Capital Requirements and Ratios

 

Banks and bank holding companies are subject to regulatory capital requirements administered by federal banking agencies. Capital adequacy guidelines and, additionally for banks, prompt corrective action regulations, involve quantitative measures of assets, liabilities, and certain off-balance sheet items calculated under regulatory accounting practices. Capital amounts and classifications are also subject to qualitative judgments by regulators. Failure to meet capital requirements can initiate regulatory action.

To qualify as a "Small Bank Holding Company" under federal regulations, a bank must have consolidated assets of $3.0 billion or less. The primary benefit of being deemed a "Small Bank Holding Company" is the exemption from the requirement to maintain consolidated regulatory capital ratios; instead, regulatory capital ratios only apply at the subsidiary bank level.

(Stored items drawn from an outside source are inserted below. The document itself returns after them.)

==> src/rtl/btn_start_stop_ctrl.sv <==
// Start/stop push-button controller.
// Two raw buttons are synchronized, debounced and edge-detected. The
// resulting press events drive a two-state IDLE/RUN machine that emits
// single-cycle start/stop command pulses to a downstream counter stage.
// The FSM state is visible on `running`, which is 1 exactly when in RUN.
module btn_start_stop_ctrl #(
    parameter int DB_CYCLES = 4
) (
    input  logic clk,
    input  logic reset,
    input  logic btn_start,
    input  logic btn_stop,
    output logic start,
    output logic stop,
    output logic running
);

    // Last counter value before the stable level is allowed to flip.
    localparam logic [15:0] CNT_LAST = 16'(DB_CYCLES - 1);

    typedef enum logic {
        IDLE = 1'b0,
        RUN  = 1'b1
    } state_t;

    state_t state;

    // Bit 0 carries the start button, bit 1 the stop button.
    logic [1:0]  btn_raw;
    logic [1:0]  sync1;
    logic [1:0]  sync2;
    logic [1:0]  stable;
    logic [1:0]  stable_d;
    logic [15:0] db_cnt [2];
    logic [1:0]  press;
    logic        start_evt;
    logic        stop_evt;

    assign btn_raw   = {btn_stop, btn_start};
    // Press = rising edge of the debounced level; releases are ignored.
    assign press     = stable & ~stable_d;
    assign start_evt = press[0];
    assign stop_evt  = press[1];

    // Two-flop synchronizer for both asynchronous buttons.
    always_ff @(posedge clk or negedge reset) begin
        if (!reset) begin
            sync1 <= '0;
            sync2 <= '0;
        end else begin
            sync1 <= btn_raw;
            sync2 <= sync1;
        end
    end

    // Debouncer: the stable level only follows the synchronized input after
    // DB_CYCLES consecutive samples that disagree with it; any agreeing
    // sample restarts the count, so short glitches are filtered.
    always_ff @(posedge clk or negedge reset) begin
        if (!reset) begin
            stable <= '0;
            for (int i = 0; i < 2; i++) begin
                db_cnt[i] <= '0;
            end
        end else begin
            for (int i = 0; i < 2; i++) begin
                if (sync2[i] == stable[i]) begin
                    db_cnt[i] <= '0;
                end else if (db_cnt[i] == CNT_LAST) begin
                    stable[i] <= sync2[i];
                    db_cnt[i] <= '0;
                end else begin
                    db_cnt[i] <= db_cnt[i] + 16'd1;
                end
            end
        end
    end

    // One-cycle delayed copy of the debounced levels for edge detection.
    always_ff @(posedge clk or negedge reset) begin
        if (!reset) begin
            stable_d <= '0;
        end else begin
            stable_d <= stable;
        end
    end

    // IDLE/RUN machine with registered pulse and level outputs. Only the
    // press relevant to the current state is honoured, which also settles
    // simultaneous presses (start wins in IDLE, stop wins in RUN).
    always_ff @(posedge clk or negedge reset) begin
        if (!reset) begin
            state   <= IDLE;
            start   <= 1'b0;
            stop    <= 1'b0;
            running <= 1'b0;
        end else begin
            start <= 1'b0;
            stop  <= 1'b0;
            case (state)
                IDLE: begin
                    if (start_evt) begin
                        start   <= 1'b1;
                        running <= 1'b1;
                        state   <= RUN;
                    end
                end
                RUN: begin
                    if (stop_evt) begin
                        stop    <= 1'b1;
                        running <= 1'b0;
                        state   <= IDLE;
                    end
                end
                default: begin
                    running <= 1'b0;
                    state   <= IDLE;
                end
            endcase
        end
    end

endmodule

==> config.mk <==
export PLATFORM = sky130hd
export DESIGN_NAME = btn_start_stop_ctrl
export DESIGN_NICKNAME = d
export VERILOG_FILES = /design/src/rtl/btn_start_stop_ctrl.sv
export SDC_FILE = /design/constraint.sdc
export NUM_CORES = 1
export LEC_CHECK = 0
export ABC_AREA = 0
export CAP_MARGIN = 20
export CORE_UTILIZATION = 59
export DETAILED_ROUTE_END_ITERATION = 16
export GPL_TIMING_DRIVEN = 0
export PLACE_DENSITY = 0.76
export SLEW_MARGIN = 20
export SYNTH_ARGS = -nofsm -noshare
export SYNTH_HDL_FRONTEND = slang
export SYNTH_SLANG_ARGS = --single-unit
==> constraint.sdc <==
create_clock -name clk -period 2 [get_ports clk]
set_input_delay 0.3 -clock clk [delete_from_list [all_inputs] [get_ports clk]]
set_output_delay 0.3 -clock clk [all_outputs]
set_load 0.005 [all_outputs]
# After elaboration in Yosys (flattened, before gate mapping)
# Index checks and enable logic that the tools add are counted.
dict set report word_totals {
  word_cells 40
  register_bits 44
  inputBits 4
}
dict set report op_classes {
  n_eq_ne 6
  muxes 13
  reduce_logical 3
  n_bitwise 5
  add_sub_neg 2
}
# op n
set op_table {}
lappend op_table {{$mux 16} 4}
lappend op_table {{$add 16x1->16 const B} 2}
lappend op_table {{$eq 16x2->1 const B} 2}
lappend op_table {{$mux 1} 7}
lappend op_table {{$reduce_and 2->1} 3}
lappend op_table {{$pmux 1 s2} 2}
lappend op_table {{$not 1->1} 3}
lappend op_table {{$and 2x2->2} 1}
lappend op_table {{$eq 1x1->1} 2}
lappend op_table {{$ne 2x1->1 const B} 1}
lappend op_table {{$ne 2x2->1 const B} 1}
lappend op_table {{$not 2->2} 1}

# Longest topological paths before layout
dict set report logic_depth {
  ltp_word 4
  depth_mapped 6
  depth_no_buf 5
}

# Worst setup path after synthesis
# OpenSTA, ideal clock, no wires.
dict set report synth_timing {
  kind {reg-to-reg}
  from {register db_cnt[16] in the netlist's numbering}
  to {register db_cnt[21] in the netlist's numbering}
  arrival_ns 1.383
  stages_incl_launch_ff 7
  slack_ns 0.496
  n_path_buf 1
  t_required_ns 1.879
  path_cell_list {dfrtp_1 -> ha_1 -> nor4b_1 -> nand4_1 -> nand2_1 -> buf_2 -> nor2_1}
}
dict set report synth_via {
  elab_chain_len 3
}
# item line_no
set synth_rtl {}
lappend synth_rtl {{start, declared} 34} ;# logic [15:0] db_cnt [2];
lappend synth_rtl {{start signal, assigned by index} 73} ;# db_cnt[i] <= db_cnt[i] + 16'd1;
lappend synth_rtl {{$add 16x1->16 / $eq 16x2->1 (equally long branches)} {73, 69}}
lappend synth_rtl {{$mux 16 *} 69} ;# end else if (db_cnt[i] == CNT_LAST) begin
lappend synth_rtl {{$mux 16 *} 67} ;# if (sync2[i] == stable[i]) begin
# Mark *: on every way between the ends. The rest lies on a longest branch, timed or not.
# A chain may end at the register's enable or synchronous reset.

# Worst setup path after layout
dict set report layout_timing {
  from {register db_cnt[0] in the netlist's numbering}
  to {register db_cnt[8] in the netlist's numbering}
}
# Same word-level chain as after synthesis.

==> impl_metrics.csv <==
group,metric,value,unit
run_status,outcome,"complete, no violations",
cells_and_area,instances_no_fill,245,
die,coreArea,0.00310,sq mm
grt,grt_util_met2,38.4,%
power,power.leakage,0.891,nW
power,powerDensity,917,mW/mm^2
power,worst_ir_drop_vdd,0.000663,V
grt,grt_pass1_wl,5890,microns
synth,syn_nets,191,
run,maxCapViolCount,0,
cells_and_area,fin_nets,206,
synth,synth_largest_area_cell,"dfrtp_1",
synth,ys_seq_area_share,56.3,%
detailed_routing,drcViolationCount,0,
power,power,1.99,mW
critical_path,regToRegStartpoint,"db_cnt[0]",
clock_network,cts_tree,"built",
critical_path,crit_chain,"ha_1, nor4b_2, nand4_1, nand2_2, buf_2, nor2_1",
clock_network,root_buffer,"clkbuf_4",
synth,synthesis.area,0.00196,sq mm
clock_network,cts_made_buffers,5,
detailed_routing,vias,1372,
timing,fmax,0.565,GHz
cells_and_area,area_delta_synth_final,10.9,%
cells_and_area,utilization,69.9,%
synth,syn_inst,185,
critical_path,required,2260,ps
critical_path,cp-startpoint,"db_cnt[0]",
synth,synthTopCellsByArea,"dfrtp_1 56%, xnor2_1 7.6%, nor2_1 6.0%, xor2_1 4.9%, nor4_1 3.5%",
clock_network,htree_levels,2,
clock_network,clockBufferDepth,2,
synth,ys_types,31,
grt,met3_usage,6.55,%
critical_path,critPathKind,"flip-flop to flip-flop",
synth,synth.most_common_cell,"dfrtp_1",
critical_path,slowest_delay,440,ps
timing,max-slew-margin-rel,75.4,%
grt,gr-total-overflow,0,
critical_path,crit_slowest_cell,"dfrtp_1",
clock_network,insertion_delay,360,ps
cells_and_area,diodes,0,
clock_network,post-cts-setup-buffer-count,0,
clock_network,cts_sinks,44,
timing,min_period_over_period,88.6,%
timing,setup_tns,0,ps
grt,grt.busiest_layer,"met2",
grt,grt_max_degree,36,
place,dp_cells,236,
place,place_area,0.00209,sq mm
timing,whs,309,ps
timing,setup_viol,0,
synth,synth_warnings,0,
critical_path,cp-end-kind,"flip-flop",
detailed_routing,drtIter0Drc,93,
grt,grt_use_total,23.1,%
detailed_routing,viasPerCell,5.60,
timing,drv_slew,0,
grt,antenna_found_initial,0,
die,placementRows,20,
synth,synth-edff-count,0,
detailed_routing,wire_per_inst,13.8,microns
die,start_util,63.0,%
detailed_routing,wirelength,3380,microns
place,gp_congestion,0.859,
grt,grt_pass1_vias,1336,
critical_path,crit_fanout,10,
timing,min_period,1770,ps
die,die_x,59.6,microns
cells_and_area,drive_above_1_share,11.9,%
die,dieArea,0.00355,sq mm
synth,async_flop_share,100,%
detailed_routing,drt-pass1-iter-count,4,
grt,met1_usage,27.6,%
critical_path,cp-start-kind,"flip-flop",
place,portBuffers,6,
timing,setup_slack,229,ps
timing,hold_viol,0,
min_path,hold_class,"primary input to async pin",
synth,synth-seq-cells,44,
clock_network,path_clk_slew,130,ps
critical_path,cp.arrival,2030,ps
synth,syn_avg_cell_area,10.6,sq um
die,io_pins,7,
synth,yosys-top-cells-count,"44 x dfrtp_1, 31 x nor2_1, 17 x xnor2_1",
place,hpwl,2420,microns
place,pre_cts_slack,126,ps
timing,rsz0062_at_grt,"false",
cells_and_area,final_area,0.00217,sq mm
synth,synth_ff_type,"dfrtp_1",
timing,worst_slew_pin_slew,366,ps
synth,synth_top_area_share,56.3,%
timing,clock-skew-final,9.61,ps
die,fp.dieH,59.6,microns
detailed_routing,antenna_left,0,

The final rules implementing Basel Committee on Banking Supervision’s capital guidelines for U.S. banks (BASEL III rules) became fully phased in on January 1, 2019. Under the BASEL III rules, the Bank must hold a capital conservation buffer above the adequately capitalized risk-based capital ratios. The capital conservation buffer required is 2.50%. At September 30, 2024, the Bank had a capital conservation buffer of 8.90%. Amounts recorded to accumulated other comprehensive income (loss) are not included in computing regulatory capital. Management believes as of September 30, 2024, the Bank met all capital adequacy requirements to which it was subject.

Prompt corrective action regulations provide five classifications: well capitalized, adequately capitalized, undercapitalized, significantly undercapitalized and critically undercapitalized, although these terms are not used to represent overall financial condition. If adequately capitalized, regulatory approval is required to accept brokered deposits. If undercapitalized, capital distributions are limited, as is asset growth and expansion, and capital restoration plans are required. At September 30, 2024, the most recent regulatory notifications categorized the Bank as well capitalized under the regulatory framework for prompt corrective action. There are no conditions or events since that notification that management believes have changed the institution's category.

The Bank’s actual capital amounts and ratios are presented in the following table as of September 30, 2024 and December 31, 2023, respectively.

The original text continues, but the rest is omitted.